→ Data excerpts
= = = = =

File: config.mk
export PLATFORM = sky130hd
export DESIGN_NAME = add_exec
export DESIGN_NICKNAME = d
export VERILOG_FILES = /design/src/design/add_exec_pkg.sv /design/src/design/add_exec.sv
export SDC_FILE = /design/constraint.sdc
export NUM_CORES = 1
export LEC_CHECK = 0
export BUFFER_PORTS_ARGS = -buffer_cell sky130_fd_sc_hd__clkbuf_2
export CORE_ASPECT_RATIO = 1.4
export CORE_MARGIN = 10
export CORE_UTILIZATION = 38
export CTS_BUF_LIST = sky130_fd_sc_hd__clkbuf_4
export DETAILED_ROUTE_END_ITERATION = 8
export HOLD_SLACK_MARGIN = 0.1
export PLACE_DENSITY_LB_ADDON = 0.12
export SLEW_MARGIN = 20
export SYNTH_ARGS = -nofsm -noshare
export SYNTH_HDL_FRONTEND = slang
export SYNTH_SLANG_ARGS = --single-unit
File: constraint.sdc
create_clock -name clock -period 2.3 [get_ports clock]
set_input_delay 0.46 -clock clock [delete_from_list [all_inputs] [get_ports clock]]
set_output_delay 0.46 -clock clock [all_outputs]
set_load 0.02 [all_outputs]
File: src/design/add_exec_pkg.sv
// package for the add execution block: register map, field layout, reset values, states, carriers
// assumes a 32-bit axi4-lite master and an 8-bit data memory with one-cycle read latency
package add_exec_pkg;

  // ======================================================================
  // opcode fields
  localparam logic [7:0] OPC_ADD_LIT = 8'h0f;          // 0000 1111 kkkk kkkk
  localparam logic [5:0] OPC_ADD_FILE = 6'h09;         // 0010 01da ffff ffff
  localparam int LIT_OPC_LSB = 8;
  localparam int FILE_OPC_LSB = 10;
  localparam int DEST_BIT = 9;
  localparam int BANK_BIT = 8;
  localparam logic DEST_ACC = 1'b0;
  localparam logic DEST_FILE = 1'b1;

  // ======================================================================
  // register map (byte addresses) and fields
  localparam int ADDR_W = 8;
  localparam logic [ADDR_W-1:0] CTRL_OFS = 8'h00;      // bit0 enable
  localparam logic [ADDR_W-1:0] ACC_OFS = 8'h04;       // accumulator, bits 7:0
  localparam logic [ADDR_W-1:0] FLAGS_OFS = 8'h08;     // flags, bits 4:0
  localparam logic [ADDR_W-1:0] INFO_OFS = 8'h0c;      // bit0 busy (ro), bit1 bad opcode (w1c)
  localparam logic [ADDR_W-1:0] COUNT_OFS = 8'h10;     // completed adds, bits 15:0 (ro)
  localparam int CTRL_EN_BIT = 0;
  localparam int INFO_BUSY_BIT = 0;
  localparam int INFO_BAD_BIT = 1;
  localparam int FLAG_C_BIT = 0;
  localparam int FLAG_DC_BIT = 1;
  localparam int FLAG_Z_BIT = 2;
  localparam int FLAG_OV_BIT = 3;
  localparam int FLAG_N_BIT = 4;

  localparam logic [1:0] RESP_OKAY = 2'h0;
  localparam logic [1:0] RESP_SLVERR = 2'h2;

  // ======================================================================
  // reset values
  localparam logic CTRL_EN_RST = 1'b1;
  localparam logic [7:0] ACC_RST = 8'h00;
  localparam logic [15:0] COUNT_RST = 16'h0000;

  // ======================================================================
  // types
  typedef enum logic [2:0] {
    PH_IDLE = 3'b000,
    PH_Q1 = 3'b001,
    PH_Q2 = 3'b010,
    PH_Q3 = 3'b011,
    PH_Q4 = 3'b100
  } phase_t;

  typedef struct packed {
    logic n;
    logic signed_wrap_flag;
    logic z;
    logic nibble_carry_flag;
    logic c;
  } flags_t;

  localparam flags_t FLAGS_RST = '{n: 1'b0, signed_wrap_flag: 1'b0, z: 1'b0, nibble_carry_flag: 1'b0, c: 1'b0};

  typedef struct packed {
    logic rd;
    logic wr;
    logic bank;
    logic [7:0] addr;
    logic [7:0] wdata;
  } mem_req_t;

endpackage

File: src/design/add_exec.sv
// execution logic for the two add instructions of an 8-bit core, with an axi4-lite register port
// assumes the decoder holds instr_word while instr_valid is high and memory answers one cycle after rd
`timescale 1ns/1ns
module add_exec (
  input wire logic clock,                                  // 20 MHz core clock
  input wire logic sys_rst,                                // synchronous reset, active high
  input wire logic instr_valid,                            // decoder offers an instruction
  input wire logic [15:0] instr_word,                      // instruction word
  output logic instr_ready,                                // block takes an instruction
  output logic instr_done,                                 // pulse in the cycle after the write-back phase
  output add_exec_pkg::mem_req_t mem_req,                  // data memory request
  input wire logic [7:0] mem_rd_data,                      // read data, one cycle after rd
  output logic [7:0] acc_out,                              // accumulator
  output add_exec_pkg::flags_t flags_out,                  // status flags
  input wire logic awvalid,                                // axi write address valid
  output logic awready,                                    // axi write address ready
  input wire logic [add_exec_pkg::ADDR_W-1:0] awaddr,      // axi write address
  input wire logic wvalid,                                 // axi write data valid
  output logic wready,                                     // axi write data ready
  input wire logic [31:0] wdata,                           // axi write data
  input wire logic [3:0] wstrb,                            // axi write strobes
  output logic bvalid,                                     // axi write response valid
  input wire logic bready,                                 // axi write response ready
  output logic [1:0] bresp,                                // axi write response
  input wire logic arvalid,                                // axi read address valid
  output logic arready,                                    // axi read address ready
  input wire logic [add_exec_pkg::ADDR_W-1:0] araddr,      // axi read address
  output logic rvalid,                                     // axi read data valid
  input wire logic rready,                                 // axi read data ready
  output logic [31:0] rdata,                               // axi read data
  output logic [1:0] rresp                                 // axi read response
);

  // ======================================================================
  // state
  typedef struct packed {
    add_exec_pkg::phase_t phase;
    logic is_file;
    logic dest;
    logic [7:0] literal;
    logic [7:0] operand;
    logic [7:0] result;
    add_exec_pkg::flags_t new_flags;
    logic [7:0] acc;
    add_exec_pkg::flags_t flags;
    logic enable;
    logic bad_op;
    logic [15:0] add_count;
    add_exec_pkg::mem_req_t mem;
    logic instr_ready;
    logic done;
    logic awready;
    logic wready;
    logic aw_have;
    logic w_have;
    logic [add_exec_pkg::ADDR_W-1:0] awaddr;
    logic [7:0] wdata;
    logic wstrb0;
    logic bvalid;
    logic [1:0] bresp;
    logic arready;
    logic rvalid;
    logic [31:0] rdata;
    logic [1:0] rresp;
  } state_t;

  state_t st_r;
  state_t st_nxt;

  // slave channels leave reset ready; the instruction port opens one edge later
  localparam state_t ST_RST = '{
    phase: add_exec_pkg::PH_IDLE, is_file: 1'b0, dest: 1'b0, literal: 8'h00, operand: 8'h00,
    result: 8'h00, new_flags: add_exec_pkg::FLAGS_RST, acc: add_exec_pkg::ACC_RST,
    flags: add_exec_pkg::FLAGS_RST, enable: add_exec_pkg::CTRL_EN_RST, bad_op: 1'b0,
    add_count: add_exec_pkg::COUNT_RST, mem: '0, instr_ready: 1'b0, done: 1'b0,
    awready: 1'b1, wready: 1'b1, aw_have: 1'b0, w_have: 1'b0, awaddr: 8'h00, wdata: 8'h00,
    wstrb0: 1'b0, bvalid: 1'b0, bresp: add_exec_pkg::RESP_OKAY, arready: 1'b1, rvalid: 1'b0,
    rdata: 32'h0000_0000, rresp: add_exec_pkg::RESP_OKAY};

  // ======================================================================
  // helpers
  // opcode decoders are functions so that every caller sees the same field layout
  function automatic logic is_add_lit(input logic [15:0] w);
    is_add_lit = (w[15:add_exec_pkg::LIT_OPC_LSB] == add_exec_pkg::OPC_ADD_LIT);
  endfunction

  function automatic logic is_add_file(input logic [15:0] w);
    is_add_file = (w[15:add_exec_pkg::FILE_OPC_LSB] == add_exec_pkg::OPC_ADD_FILE);
  endfunction

  function automatic logic addr_mapped(input logic [add_exec_pkg::ADDR_W-1:0] a);
    addr_mapped = (a == add_exec_pkg::CTRL_OFS) || (a == add_exec_pkg::ACC_OFS) ||
                  (a == add_exec_pkg::FLAGS_OFS) || (a == add_exec_pkg::INFO_OFS) ||
                  (a == add_exec_pkg::COUNT_OFS);
  endfunction

  // ======================================================================
  // adder and flags, shared by both instructions
  logic [8:0] sum9;
  logic [4:0] nib5;
  add_exec_pkg::flags_t sum_flags;

  always_comb begin
    // operand is latched in Q2, so both inputs stand still through Q3
    sum9 = {1'b0, st_r.acc} + {1'b0, st_r.operand};
    nib5 = {1'b0, st_r.acc[3:0]} + {1'b0, st_r.operand[3:0]};
    sum_flags.c = sum9[8];
    sum_flags.nibble_carry_flag = nib5[4];
    sum_flags.z = (sum9[7:0] == 8'h00);
    sum_flags.n = sum9[7];
    // two like signs giving the other sign is a signed wrap
    sum_flags.signed_wrap_flag = (st_r.acc[7] == st_r.operand[7]) && (sum9[7] != st_r.acc[7]);
  end

  // ======================================================================
  // next state
  logic busy;
  logic sw_write;
  logic bad_set;
  logic [31:0] rd_word;

  always_comb begin
    st_nxt = st_r;
    busy = (st_r.phase != add_exec_pkg::PH_IDLE);
    st_nxt.done = 1'b0;
    bad_set = 1'b0;

    // ---- instruction sequence, one phase per clock ----
    case (st_r.phase)
      add_exec_pkg::PH_IDLE: begin
        if (instr_valid && st_r.instr_ready) begin
          st_nxt.instr_ready = 1'b0;
          if (is_add_lit(instr_word)) begin
            st_nxt.phase = add_exec_pkg::PH_Q1;
            st_nxt.is_file = 1'b0;
            st_nxt.dest = add_exec_pkg::DEST_ACC;
            st_nxt.literal = instr_word[7:0];
          end else if (is_add_file(instr_word)) begin
            st_nxt.phase = add_exec_pkg::PH_Q1;
            st_nxt.is_file = 1'b1;
            st_nxt.dest = instr_word[add_exec_pkg::DEST_BIT];
            st_nxt.mem.rd = 1'b1;
            st_nxt.mem.bank = instr_word[add_exec_pkg::BANK_BIT];
            st_nxt.mem.addr = instr_word[7:0];
          end else begin
            // not ours: flagged and dropped, the decoder must route it elsewhere
            st_nxt.bad_op = 1'b1;
            bad_set = 1'b1;
            st_nxt.instr_ready = st_r.enable;
          end
        end else begin
          st_nxt.instr_ready = st_r.enable;
        end
      end
      add_exec_pkg::PH_Q1: begin
        // memory sees the read in this cycle and answers in the next
        st_nxt.mem.rd = 1'b0;
        st_nxt.phase = add_exec_pkg::PH_Q2;
      end
      add_exec_pkg::PH_Q2: begin
        st_nxt.operand = st_r.is_file ? mem_rd_data : st_r.literal;
        st_nxt.phase = add_exec_pkg::PH_Q3;
      end
      add_exec_pkg::PH_Q3: begin
        // a register destination's write request is raised for Q4, so it lands at the same edge as the accumulator slot
        st_nxt.result = sum9[7:0];
        st_nxt.new_flags = sum_flags;
        if (st_r.is_file && st_r.dest == add_exec_pkg::DEST_FILE) begin
          st_nxt.mem.wr = 1'b1;
          st_nxt.mem.wdata = sum9[7:0];
        end
        st_nxt.phase = add_exec_pkg::PH_Q4;
      end
      add_exec_pkg::PH_Q4: begin
        // write-back: accumulator, flags and the done pulse land at one edge
        st_nxt.mem.wr = 1'b0;
        if (st_r.dest == add_exec_pkg::DEST_ACC) begin
          st_nxt.acc = st_r.result;
        end
        st_nxt.flags = st_r.new_flags;
        st_nxt.add_count = st_r.add_count + 16'h0001;
        st_nxt.done = 1'b1;
        st_nxt.phase = add_exec_pkg::PH_IDLE;
        st_nxt.instr_ready = st_r.enable;
      end
      default: begin
        st_nxt.phase = add_exec_pkg::PH_IDLE;
        st_nxt.mem = '0;
      end
    endcase

    // ---- axi write channel ----
    // address and data are latched apart so either may come first; the answer waits for both
    if (awvalid && st_r.awready) begin
      st_nxt.aw_have = 1'b1;
      st_nxt.awready = 1'b0;
      st_nxt.awaddr = awaddr;
    end
    if (wvalid && st_r.wready) begin
      st_nxt.w_have = 1'b1;
      st_nxt.wready = 1'b0;
      st_nxt.wdata = wdata[7:0];
      st_nxt.wstrb0 = wstrb[0];
    end
    sw_write = st_r.aw_have && st_r.w_have && !st_r.bvalid;
    if (sw_write) begin
      st_nxt.aw_have = 1'b0;
      st_nxt.w_have = 1'b0;
      st_nxt.bvalid = 1'b1;
      st_nxt.bresp = addr_mapped(st_r.awaddr) ? add_exec_pkg::RESP_OKAY : add_exec_pkg::RESP_SLVERR;
      if (st_r.wstrb0) begin
        case (st_r.awaddr)
          add_exec_pkg::CTRL_OFS: begin
            st_nxt.enable = st_r.wdata[add_exec_pkg::CTRL_EN_BIT];
          end
          // accumulator and flags belong to the sequence while it runs; late writes are dropped
          add_exec_pkg::ACC_OFS: begin
            if (!busy) begin
              st_nxt.acc = st_r.wdata;
            end
          end
          add_exec_pkg::FLAGS_OFS: begin
            if (!busy) begin
              st_nxt.flags = st_r.wdata[4:0];
            end
          end
          add_exec_pkg::INFO_OFS: begin
            // a bad opcode seen in this same cycle keeps the bit set
            if (st_r.wdata[add_exec_pkg::INFO_BAD_BIT] && !bad_set) begin
              st_nxt.bad_op = 1'b0;
            end
          end
          default: begin
          end
        endcase
      end
    end
    if (st_r.bvalid && bready) begin
      st_nxt.bvalid = 1'b0;
      st_nxt.awready = 1'b1;
      st_nxt.wready = 1'b1;
    end

    // ---- axi read channel ----
    // read data is captured at the address handshake and held until rready
    rd_word = 32'h0000_0000;
    case (araddr)
      add_exec_pkg::CTRL_OFS: rd_word[add_exec_pkg::CTRL_EN_BIT] = st_r.enable;
      add_exec_pkg::ACC_OFS: rd_word[7:0] = st_r.acc;
      add_exec_pkg::FLAGS_OFS: rd_word[4:0] = st_r.flags;
      add_exec_pkg::INFO_OFS: begin
        rd_word[add_exec_pkg::INFO_BUSY_BIT] = busy;
        rd_word[add_exec_pkg::INFO_BAD_BIT] = st_r.bad_op;
      end
      add_exec_pkg::COUNT_OFS: rd_word[15:0] = st_r.add_count;
      default: rd_word = 32'h0000_0000;
    endcase
    if (arvalid && st_r.arready) begin
      st_nxt.arready = 1'b0;
      st_nxt.rvalid = 1'b1;
      st_nxt.rdata = rd_word;
      st_nxt.rresp = addr_mapped(araddr) ? add_exec_pkg::RESP_OKAY : add_exec_pkg::RESP_SLVERR;
    end
    if (st_r.rvalid && rready) begin
      st_nxt.rvalid = 1'b0;
      st_nxt.arready = 1'b1;
    end
  end

  // ======================================================================
  // registers
  // synchronous reset returns the whole state struct at once
  always_ff @(posedge clock) begin
    if (sys_rst) begin
      st_r <= ST_RST;
    end else begin
      st_r <= st_nxt;
    end
  end

  // ======================================================================
  // outputs, all straight from the state register
  assign instr_ready = st_r.instr_ready;
  assign instr_done = st_r.done;
  assign mem_req = st_r.mem;
  assign acc_out = st_r.acc;
  assign flags_out = st_r.flags;
  assign awready = st_r.awready;
  assign wready = st_r.wready;
  assign bvalid = st_r.bvalid;
  assign bresp = st_r.bresp;
  assign arready = st_r.arready;
  assign rvalid = st_r.rvalid;
  assign rdata = st_r.rdata;
  assign rresp = st_r.rresp;

endmodule

==> metrics.md <==
| Metric | Value |
|---|---|
| Clock sink count | `127` |
| Hold Fails Final Rpt | `0` |
| Post-Syn Area | `6090 sq um` |
| WP data required | `2.76 ns` |
| Initial antenna violation count | `0` |
| Max_slew headroom | `41.3%` |
| Max rail drop VDD | `0.000314 V` |
| # rows | `54` |
| Fmax | `485 MHz` |
| Vert. Die Dim | `170 microns` |
| RSZ-0062 raised after global routing | `no` |
| Max-cap violations | `0` |
| GRT Residual Overflow | `0` |
| Crit share post-route | `89.6%` |
| Vias in the first global route | `5,181` |
| Initial Utilization | `38.9%` |
| Antenna viol nets, final | `0` |
| Final Core Density | `43.3%` |
| DRC | `0` |
| Leading cell types in the layout, fill and taps excluded | `127 x dfxtp_1, 112 x clkbuf_2, 82 x nand2_1` |
| Setup Skew | `0.0145 ns` |
| WS Path Type | `register to register` |
| Vias post-DR | `5,131` |
| DR pass1 iterations | `5` |
| Fillers | `1,619` |
| Post-Synthesis Cells | `725` |
| Largest net degree at the start of global routing | `53` |
| #FFs+latches synth | `127` |
| Sequential share of the synthesized area | `41.7%` |
| Leading cell type in the layout, fill and taps excluded | `dfxtp_1` |
| Hold Path Class | `input port to register` |
| Tot GR Track Use | `15.0%` |
| CTS Buffer Depth | `2` |
| Leak | `2.68 nW` |
| # IOs | `159` |
| Ant diodes | `0` |
| Clock latency on the worst-skew pair | `0.52 ns` |
| Wire per inst | `16.2 microns` |
| CTS Root Cell | `clkbuf_4` |
| FF-to-FF setup slack | `0.24 ns` |
| Post-Syn Area per Cell | `8.40 sq um` |
| YS warnings | `0` |
| Vias per cell | `5.14` |
| Tmin final | `2.06 ns` |
| Endpoints failing setup | `0` |
| Post-route setup TNS | `0 ns` |
| Fin. max-slew vios | `0` |
| Power Total | `4.04 mW` |
| Post-synth EDFFs | `0` |
| Post-synth ARST share | `0%` |
| I/O Buffers | `113` |
| WP data arrival | `2.52 ns` |
| Netlist cell types | `63` |
| Endpoint type of the worst setup path | `register` |
| GPL Wtd Cong | `0.819` |
| Die X | `127 microns` |
| CP max FO | `4` |
| Share of cells above drive strength 1 | `23.0%` |
| Area growth syn-to-layout | `11.4%` |
| Worst Reg-to-Reg Cells | `8` |
| First-pass GRT wire length | `26.3 mm` |
| Die area | `21,600 sq um` |
| Total Wirelength | `16.2 mm` |
| CTS tree | `built` |
| Dominant synthesized flop cell | `dfxtp_1` |
| Status | `finished clean` |
| Cts bufs inserted | `17` |
| Core area | `15,700 sq um` |
| H-tree depth | `4` |
| Clk pin slew, worst setup/hold paths | `0.11 ns` |
| Nets@finish | `888` |
| Initial DRC count | `289` |
| Hold depth | `3` |
| Startpoint type of the worst setup path | `register` |
| Slew @ Worst Pin | `0.877 ns` |
| Power density over cell area | `595 nW/um^2` |
| Hpwl dp | `12.5 mm` |
[metal layers]
layer | GRT usage (%) | up-vias | share of wire [%]
met2 | 26.8 | 121 | 53
li1 | - | 2599 | -
met3 | 5.57 | 9 | 5.3
met1 | 16.0 | 2402 | 41
met5 | 0 | - | 0
met4 | 4.71 | 0 | 1.3
[stage by stage]
stage / cell area, sq um / hold WS [ns] / setup slack, ns / cells
floorplan: 6160 / 0.428 / 0.421 / 742
global placement: 6480 / 0.441 / 0.268 / 967
detailed placement: 6480 / 0.446 / 0.235 / 967
CTS: 6780 / 0.101 / 0.220 / 998
global route: 6790 / 0.0994 / 0.0690 / 999
finish: 6790 / 0.160 / 0.238 / 999
[synth_stat cells (3+ instances only)]
cell type  count  share of area, %
dfxtp_1      127                42
inv_1         12              0.74
mux2i_1       17               2.8
nand4_1        8              0.82
a311oi_2       8               2.0
a211oi_1      10               1.2
a21oi_1       68               5.6
xor2_1         5              0.72
ha_1           9               1.8
buf_2          7              0.57
nand3_1       43               3.5
and2_1         4              0.41
nor2_1        80               4.9
nor3_1        14               1.1
nand3b_1       3              0.37
nor2b_1        7              0.72
o21ai_0       31               2.5
a22o_1         4              0.57
a22oi_1       17               2.1
or3_1          8              0.82
buf_4         68               8.4
a311oi_1       8               1.1
clkbuf_1      29               1.8
nand2_1       82               5.1
xnor2_1        8               1.1
[power breakdown]
part	leakage [nW]	internal, mW	switching [mW]
Clock	0.147	0.743	0.770
Sequential	1.03	2.23	0.0310
Combinational	1.51	0.100	0.165
[cell families after synthesis]
| family | share of synthesized area, % |
|---|---|
| flip-flops | 41.7 |
| XOR/XNOR | 1.87 |
| multiplexers | 3.16 |
| other | 0.0615 |
| buffers and inverters | 11.8 |
| AO/OA/AOI/OAI | 17.9 |
| adder cells (fa/ha/maj) | 2.18 |
| AND/OR/NAND/NOR | 21.3 |
[repair_timing]
| item | in CTS | in global routing |
|---|---|---|
| resized for setup | 0 | 0 |
| hold buffers | 3 | 1 |
| hold endpoints to repair | 3 | 1 |
| buffers inserted | 0 | 0 |
[final timing paths]
| path | start | end |
|---|---|---|
| max | acc_out[0] | st_r[114] |
| min | wdata[3] | st_r[43] |
| max reg2reg | acc_out[0] | st_r[114] |
| min reg2reg | rdata[0] | rdata[0] |
[worst max-delay path: stages (launching register included)]
cell and delay, ns:
dfxtp_1 0.38, ha_1 0.21, inv_1 0.07, fa_1 0.40, nor2b_1 0.19, o31ai_2 0.11, a21o_1 0.20, a221o_1 0.31
o21ai_0 0.14
[state kept, by name, indices dropped and copies added, names as in the netlist]
signal / flops
acc_out: 8
arready: 1
awready: 1
bresp: 1
bvalid: 1
flags_out: 5
instr_done: 1
instr_ready: 1
mem_req: 19
rdata: 16
rresp: 1
rvalid: 1
st_r: 70
wready: 1
[layout make-up]
| class | count | area, sq um | area share [%] |
|---|---|---|---|
| Timing Repair Buffer | 140 | 793 | 11.7 |
| Clock inverter | 9 | 121 | 1.79 |
| Clock buffer | 19 | 143 | 2.10 |
| Sequential cell | 127 | 2540 | 37.5 |
| Multi-Input combinational cell | 496 | 2900 | 42.7 |
| Inverter | 12 | 45.0 | 0.664 |
| Tap cell | 196 | 245 | 3.61 |
Note: power is estimated with default switching activity, not from simulation.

= = = = =

→ Task item
Using the data above, repeat exactly the lines that begin at the line with "Vert. Die Dim" and end at the line with "Tmin final |", both ends included.

→ Output below
| Vert. Die Dim | `170 microns` |
| RSZ-0062 raised after global routing | `no` |
| Max-cap violations | `0` |
| GRT Residual Overflow | `0` |
| Crit share post-route | `89.6%` |
| Vias in the first global route | `5,181` |
| Initial Utilization | `38.9%` |
| Antenna viol nets, final | `0` |
| Final Core Density | `43.3%` |
| DRC | `0` |
| Leading cell types in the layout, fill and taps excluded | `127 x dfxtp_1, 112 x clkbuf_2, 82 x nand2_1` |
| Setup Skew | `0.0145 ns` |
| WS Path Type | `register to register` |
| Vias post-DR | `5,131` |
| DR pass1 iterations | `5` |
| Fillers | `1,619` |
| Post-Synthesis Cells | `725` |
| Largest net degree at the start of global routing | `53` |
| #FFs+latches synth | `127` |
| Sequential share of the synthesized area | `41.7%` |
| Leading cell type in the layout, fill and taps excluded | `dfxtp_1` |
| Hold Path Class | `input port to register` |
| Tot GR Track Use | `15.0%` |
| CTS Buffer Depth | `2` |
| Leak | `2.68 nW` |
| # IOs | `159` |
| Ant diodes | `0` |
| Clock latency on the worst-skew pair | `0.52 ns` |
| Wire per inst | `16.2 microns` |
| CTS Root Cell | `clkbuf_4` |
| FF-to-FF setup slack | `0.24 ns` |
| Post-Syn Area per Cell | `8.40 sq um` |
| YS warnings | `0` |
| Vias per cell | `5.14` |
| Tmin final | `2.06 ns` |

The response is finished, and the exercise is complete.